# [AVAILABLE RECORDS]
· · · · ·
File: config.mk
export PLATFORM = sky130hd
export DESIGN_NAME = psr_unit
export DESIGN_NICKNAME = d
export VERILOG_FILES = /design/src/rtl/psr_pkg.sv /design/src/rtl/psr_merge.sv /design/src/rtl/psr_bank.sv /design/src/rtl/psr_stall.sv /design/src/rtl/psr_unit.sv
export SDC_FILE = /design/constraint.sdc
export NUM_CORES = 1
export LEC_CHECK = 0
export BUFFER_PORTS_ARGS = -buffer_cell sky130_fd_sc_hd__buf_2
export CAP_MARGIN = 30
export CORE_MARGIN = 2
export CORE_UTILIZATION = 52
export DETAILED_ROUTE_END_ITERATION = 7
export PLACE_DENSITY = 0.81
export RECOVER_POWER = 25
export SLEW_MARGIN = 15
export SYNTH_ARGS = -nofsm -noshare
export SYNTH_HDL_FRONTEND = slang
export SYNTH_SLANG_ARGS = --single-unit
File: constraint.sdc
create_clock -name clk_i -period 3.2 [get_ports clk_i]
set_clock_uncertainty 0.15 [all_clocks]
set_input_delay 0.48 -clock clk_i [delete_from_list [all_inputs] [get_ports clk_i]]
set_output_delay 0.48 -clock clk_i [all_outputs]
set_load 0.02 [all_outputs]
File: src/rtl/psr_pkg.sv
package psr_pkg;
  localparam int PSR_W   = 32;
  localparam int FLD_W   = 8;
  localparam int N_FLD   = PSR_W / FLD_W;
  localparam int N_BANK  = 5;
  localparam int BANK_IW = $clog2(N_BANK);
  localparam int BIT_I   = 7;
  localparam int MODE_W  = 5;
  // implemented bits: NZCV and control byte
  localparam logic [PSR_W-1:0] ALLOC_MASK = 32'hF000_00FF;

  typedef enum logic [MODE_W-1:0] {
    MODE_USR = 5'h10, MODE_FIQ = 5'h11, MODE_IRQ = 5'h12, MODE_SVC = 5'h13,
    MODE_ABT = 5'h17, MODE_UND = 5'h1B, MODE_SYS = 5'h1F
  } mode_e;

  function automatic logic mode_banked(logic [MODE_W-1:0] m);
    return m inside {MODE_FIQ, MODE_IRQ, MODE_SVC, MODE_ABT, MODE_UND};
  endfunction

  function automatic logic [BANK_IW-1:0] mode_slot(logic [MODE_W-1:0] m);
    case (m)
      MODE_FIQ: return BANK_IW'(0);
      MODE_IRQ: return BANK_IW'(1);
      MODE_SVC: return BANK_IW'(2);
      MODE_ABT: return BANK_IW'(3);
      MODE_UND: return BANK_IW'(4);
      default:  return BANK_IW'(0);
    endcase
  endfunction
endpackage

File: src/rtl/psr_merge.sv
module psr_merge #(
  parameter int W = 32,
  parameter int FW = 8,
  parameter logic [W-1:0] KEEP = '1,
  localparam int NF = W / FW
) (
  input  logic [W-1:0]  old_i,
  input  logic [W-1:0]  data_i,
  input  logic [NF-1:0] mask_i,
  output logic [W-1:0]  merged_o
);
  for (genvar f = 0; f < NF; f++) begin : g_fld
    assign merged_o[f*FW +: FW] =
      (mask_i[f] ? data_i[f*FW +: FW] : old_i[f*FW +: FW]) & KEEP[f*FW +: FW];
  end
endmodule

File: src/rtl/psr_bank.sv
module psr_bank #(
  parameter int N = 5,
  parameter int W = 32,
  localparam int IW = (N > 1) ? $clog2(N) : 1
) (
  input  logic          clk_i,
  input  logic          rst_ni,
  input  logic          we_i,
  input  logic [IW-1:0] wr_idx_i,
  input  logic [W-1:0]  wr_data_i,
  input  logic [IW-1:0] rd_idx_i,
  output logic [W-1:0]  rd_data_o
);
  logic [N*W-1:0] flat;

  for (genvar b = 0; b < N; b++) begin : g_slot
    logic [W-1:0] q;
    always_ff @(posedge clk_i or negedge rst_ni) begin
      if (!rst_ni)                             q <= '0;
      else if (we_i && wr_idx_i == IW'(b))     q <= wr_data_i;
    end
    assign flat[b*W +: W] = q;
  end

  always_comb begin
    rd_data_o = '0;
    for (int i = 0; i < N; i++)
      if (rd_idx_i == IW'(i)) rd_data_o = flat[i*W +: W];
  end
endmodule

File: src/rtl/psr_stall.sv
module psr_stall #(
  parameter int CYC = 1,
  localparam int CW = $clog2(CYC + 1)
) (
  input  logic clk_i,
  input  logic rst_ni,
  input  logic trig_i,
  output logic stall_o
);
  logic [CW-1:0] cnt_q;

  always_ff @(posedge clk_i or negedge rst_ni) begin
    if (!rst_ni)             cnt_q <= '0;
    else if (trig_i)         cnt_q <= CW'(CYC);
    else if (cnt_q != '0)    cnt_q <= cnt_q - 1'b1;
  end

  assign stall_o = (cnt_q != '0);
endmodule

File: src/rtl/psr_unit.sv
module psr_unit
  import psr_pkg::*;
#(
  parameter int STALL_CYC = 1,
  parameter logic [FLD_W-1:0] RST_CTRL = 8'hD3
) (
  input  logic        clk_i,
  input  logic        rst_ni,
  input  logic        op_valid_i,
  input  logic        op_write_i,
  input  logic        cond_pass_i,
  input  logic        tgt_saved_i,
  input  logic [3:0]  field_mask_i,
  input  logic        use_imm_i,
  input  logic [31:0] reg_data_i,
  input  logic [31:0] imm_data_i,
  input  logic        flag_we_i,
  input  logic [3:0]  flags_i,
  input  logic        exc_valid_i,
  input  logic [4:0]  exc_mode_i,
  output logic [31:0] rd_data_o,
  output logic [31:0] cpsr_o,
  output logic        stall_o
);
  logic [PSR_W-1:0]   cpsr_q, cpsr_d, src, cpsr_mrg, saved_cur, saved_mrg, bank_wdata;
  logic [MODE_W-1:0]  cur_mode;
  logic [BANK_IW-1:0] cur_slot, bank_widx;
  logic cur_banked, exc_take, wr_acc, cpsr_wr, saved_wr, bank_we;

  assign cur_mode   = cpsr_q[MODE_W-1:0];
  assign cur_banked = mode_banked(cur_mode);
  assign cur_slot   = mode_slot(cur_mode);

  assign exc_take = exc_valid_i && mode_banked(exc_mode_i);
  assign wr_acc   = op_valid_i && op_write_i && cond_pass_i && !exc_take;
  assign cpsr_wr  = wr_acc && !tgt_saved_i;
  assign saved_wr = wr_acc && tgt_saved_i && cur_banked;
  assign src      = use_imm_i ? imm_data_i : reg_data_i;

  psr_merge #(.W(PSR_W), .FW(FLD_W), .KEEP(ALLOC_MASK)) u_mrg_cur (
    .old_i(cpsr_q), .data_i(src), .mask_i(field_mask_i), .merged_o(cpsr_mrg)
  );

  psr_merge #(.W(PSR_W), .FW(FLD_W), .KEEP(ALLOC_MASK)) u_mrg_saved (
    .old_i(saved_cur), .data_i(src), .mask_i(field_mask_i), .merged_o(saved_mrg)
  );

  // exception entry owns the bank write port
  assign bank_we    = exc_take || saved_wr;
  assign bank_widx  = exc_take ? mode_slot(exc_mode_i) : cur_slot;
  assign bank_wdata = exc_take ? cpsr_q : saved_mrg;

  psr_bank #(.N(N_BANK), .W(PSR_W)) u_bank (
    .clk_i, .rst_ni,
    .we_i(bank_we), .wr_idx_i(bank_widx), .wr_data_i(bank_wdata),
    .rd_idx_i(cur_slot), .rd_data_o(saved_cur)
  );

  always_comb begin
    cpsr_d = cpsr_q;
    if (exc_take) begin
      cpsr_d[MODE_W-1:0] = exc_mode_i;
      cpsr_d[BIT_I]      = 1'b1;
    end else if (cpsr_wr) begin
      cpsr_d = cpsr_mrg;
    end else if (flag_we_i) begin
      cpsr_d[PSR_W-1 -: 4] = flags_i;
    end
  end

  always_ff @(posedge clk_i or negedge rst_ni) begin
    if (!rst_ni) cpsr_q <= {{(PSR_W-FLD_W){1'b0}}, RST_CTRL};
    else         cpsr_q <= cpsr_d;
  end

  psr_stall #(.CYC(STALL_CYC)) u_stall (
    .clk_i, .rst_ni,
    .trig_i((cpsr_wr || saved_wr) && field_mask_i[0]),
    .stall_o
  );

  assign rd_data_o = (tgt_saved_i && cur_banked) ? saved_cur : cpsr_q;
  assign cpsr_o    = cpsr_q;
endmodule

==> flow_metrics.py <==
metrics = {
    "run_status": {
        "status": "finished, violations left",
        "violations": "capacitance limit, slew limit",
    },
    "synth": {
        "ys_warn_count": 0,
        "synth_area_per_cell_um2": 10.1,
        "synth_edf_count": 0,
        "ys.flop_type": "dfrtp_1",
        "netlist_instances": 479,
        "ys_async_sr_fraction_pct": 100,
        "netlist-cell-type-count": 60,
        "yosysSeqAreaShare_pct": 37.8,
        "netlist_area_um2": 4850,
        "synth-seq-cells": 73,
    },
    "placement": {
        "dpl.hpwl_um": 8500,
        "pre_cts_ws_ns": 0.371,
        "gp_routability_congestion": 0.911,
        "port_buffers": 68,
    },
    "clock_tree": {
        "cts.sinks": 73,
        "clock_latency_ns": 0.37,
        "cts_made_buffers": 9,
        "cts-htree-levels": 3,
        "cts-root-buf": "clkbuf_8",
        "path_clk_slew_ns": 0.08,
        "cts_tree": "built",
        "cts_buffer_depth": 2,
    },
    "grt": {
        "grt_pass1_vias": 4162,
        "grt_max_degree": 43,
        "grt_usage_pct": 25.8,
        "antenna_found_initial": 0,
        "gr-total-overflow": 0,
        "grt_pass1_wl_um": 20300,
    },
    "sta": {
        "worstMarginPinSlew_ns": 1.81,
        "drv_slew": 33,
        "period_share_pct": 97.6,
        "setup_viol": 0,
        "timing.fmax_mhz": 320,
        "max_slew_margin_pct": -20.4,
        "setup_ws_ns": 0.0755,
        "finalHoldViolCount": 0,
        "period_minus_slack_ns": 3.12,
    },
    "routing": {
        "drc": 0,
        "route.vias.total": 4090,
        "wl_per_cell_um": 18.8,
        "dr.first_iter.drc_count": 211,
        "firstDrtPassIters": 5,
        "routed_wl_um": 12500,
        "ant_nets": 0,
        "vias_per_cell": 6.15,
    },
    "die": {
        "io_pins": 151,
        "die-area_um2": 10100,
        "placementRows": 35,
        "die_y_um": 101,
        "initial_core_util_pct": 53.0,
        "die_w_um": 101,
        "coreArea_um2": 9150,
    },
    "hold_path": {
        "hold_path.class": "primary input to flop",
    },
    "power": {
        "switchingPower_uw": 1350,
        "p_clk_share_pct": 23.1,
        "power_frac_seq_pct": 37.4,
        "peakVddDrop_mv": 0.395,
        "power_leakage_uw": 0.00256,
        "power_density_nw_per_um2": 661,
        "p_sw_share_pct": 37.1,
        "combPwrFrac_pct": 39.5,
        "p_int_uw": 2290,
        "p_total_uw": 3640,
    },
    "setup_path": {
        "worstPathCellList": "nor2b_1 > buf_4 > o311ai_0 > a211oi_2 > o21ai_0 > o21ai_0 > buf_2",
        "path_max_fanout": 12,
        "critPathMaxStageDelay_ns": 0.65,
        "cp.required_ns": 2.57,
        "critPathTopFamily": "compound AO/OA/AOI/OAI gates",
        "path_buf_inv": 2,
        "crit_arrival_ns": 2.49,
        "crit_path_end_kind": "primary output",
        "crit_type": "flop to primary output",
        "startpoint_type": "flop",
        "cp_common_cell": "o21ai_0",
        "critPathSlowestCell": "dfstp_2",
    },
    "cells_and_area": {
        "area_growth_pct": 13.5,
        "final_nets": 635,
        "most-common-layout-cells": "dfrtp_1, buf_2, mux2_2",
        "final_common_cell": "dfrtp_1",
        "num_antenna_cells": 0,
        "drive_gt1_share_pct": 39.5,
    },
    "job": {
        "maxCapViolCount": 1,
    },
}
final timing paths:
check	start	end	slack, ns	depth (start not counted)
worst min-delay path	exc_mode_i[1]	cpsr_o[1]	0.25	3
min in group asynchronous	rst_ni	u_bank.g_slot[2].q[31]	0.44	1
worst max-delay path	cpsr_o[0]	rd_data_o[29]	0.08	7
max in group asynchronous	rst_ni	u_bank.g_slot[1].q[7]	0.61	2
worst max register to register	cpsr_o[1]	u_bank.g_slot[1].q[0]	0.41	9
worst min register to register	u_bank.g_slot[4].q[31]	u_bank.g_slot[4].q[31]	0.35	1
kinds of logic after synthesis:
family | count (synthesis) | share of synthesized area (%)
AND/OR/NAND/NOR | 108 | 12.9
buffers and inverters | 85 | 10.5
AO/OA/AOI/OAI | 135 | 20.2
other | 1 | 0.0773
flip-flops | 73 | 37.8
multiplexers | 76 | 18.3
XOR/XNOR | 1 | 0.181
per-layer routing:
metal	vias up	track usage, %	share of wire (%)
li1	1833	-	-
met1	2037	31.7	41
met2	186	42.4	50
met3	34	6.52	5.9
met4	0	12.5	2.7
met5	-	0	0
state kept, by name, summed over array words and instances, names as in the netlist:
signal           count
cpsr_o              12
u_stall.stall_o      1
u_bank.g_slot.q     60
worst reg2reg max path: stages, from the launching register on:
cell and delay (ns):
dfstp_2 0.63, clkbuf_2 0.20, buf_4 0.12, nand3b_1 0.08
o311ai_1 0.12, nand2_1 0.14, a21o_1 0.28, nor4_4 0.28
buf_4 0.31, mux2_2 0.38
cells in the mapped netlist (2+ instances only):
cell type,instances,share of area [%]
a2111oi_0,3,0.54
a2111oi_2,8,2.5
a211o_1,4,0.72
a211oi_1,9,1.4
a21boi_1,2,0.31
a21o_1,2,0.31
a21oi_1,22,2.3
a221o_1,3,0.62
a22o_1,3,0.54
a22oi_1,11,1.7
a311oi_1,4,0.72
a31oi_1,6,0.77
and2_1,9,1.2
buf_1,3,0.23
buf_2,7,0.72
buf_4,45,7.0
buf_6,2,0.46
clkbuf_1,19,1.5
dfrtp_1,68,35
dfstp_2,5,2.7
inv_1,8,0.62
mux2_1,8,1.9
mux2_2,52,12
mux2_4,10,3.1
mux2i_1,6,1.2
nand2_1,32,2.5
nand2b_1,3,0.39
nand3_1,2,0.21
nand3_2,2,0.41
nor2_1,18,1.4
nor2b_1,6,0.77
nor3_1,3,0.31
o211ai_1,3,0.46
o21ai_0,24,2.5
o21ai_1,8,0.83
o21bai_1,5,0.77
o311ai_0,11,2.0
o311ai_1,2,0.36
or2_2,9,1.2
or3b_1,4,0.72
or3b_2,9,1.6
cell type report:
type	instances	area (um2)
clock buffers	11	151
clock inverters	5	77.6
fillers	721	3650
inverters	9	33.8
multi-input cells	360	2710
flip-flops and latches	73	1830
well taps	111	139
repair buffers	96	561
power groups by stage:
stage | registers [uW] | clock network (uW) | logic [uW]
2_1_floorplan | 1330 | 0 | 997
3_3_place_gp | 1350 | 0 | 1290
3_5_place_dp | 1370 | 0 | 1340
4_1_cts | 1360 | 848 | 1370
5_1_grt | 1390 | 888 | 1550
6_report | 1360 | 841 | 1440
stage by stage:
| step | instance area, um2 | TNS [ns] | instances | utilization (%) | hold WS [ns] |
|---|---|---|---|---|---|
| after CTS | 5450 | 0 | 661 | 59.6 | 0.0490 |
| after floorplan | 5000 | 0 | 518 | - | 0.0344 |
| final | 5510 | 0 | 665 | 60.2 | 0.248 |
| after global routing | 5510 | -0.00429 | 665 | 60.2 | 0.255 |
| after detailed placement | 5190 | 0 | 643 | 56.7 | 0.327 |
| after global placement | 5190 | 0 | 643 | 56.7 | 0.311 |
timing repair:
action | 4_1_cts | 5_1_grt
hold endpoints to repair | 0 | 0
resized for setup | 4 | 11
pin swaps | 1 | 0
endpoints found under the setup margin | 5 | 10
hold buffers | 0 | 0
buffers inserted | 2 | 4
No activity file was read; power rests on OpenSTA's default activity.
· · · · ·
Everything from the line with "export DESIGN_NAME = psr_unit" through the line with "set_clock_uncertainty 0.15 [all_clocks]" should be written out exactly as it appears above, end lines included, and nothing outside that range.

# [SOLVED EXERCISE]
export DESIGN_NAME = psr_unit
export DESIGN_NICKNAME = d
export VERILOG_FILES = /design/src/rtl/psr_pkg.sv /design/src/rtl/psr_merge.sv /design/src/rtl/psr_bank.sv /design/src/rtl/psr_stall.sv /design/src/rtl/psr_unit.sv
export SDC_FILE = /design/constraint.sdc
export NUM_CORES = 1
export LEC_CHECK = 0
export BUFFER_PORTS_ARGS = -buffer_cell sky130_fd_sc_hd__buf_2
export CAP_MARGIN = 30
export CORE_MARGIN = 2
export CORE_UTILIZATION = 52
export DETAILED_ROUTE_END_ITERATION = 7
export PLACE_DENSITY = 0.81
export RECOVER_POWER = 25
export SLEW_MARGIN = 15
export SYNTH_ARGS = -nofsm -noshare
export SYNTH_HDL_FRONTEND = slang
export SYNTH_SLANG_ARGS = --single-unit
File: constraint.sdc
create_clock -name clk_i -period 3.2 [get_ports clk_i]
set_clock_uncertainty 0.15 [all_clocks]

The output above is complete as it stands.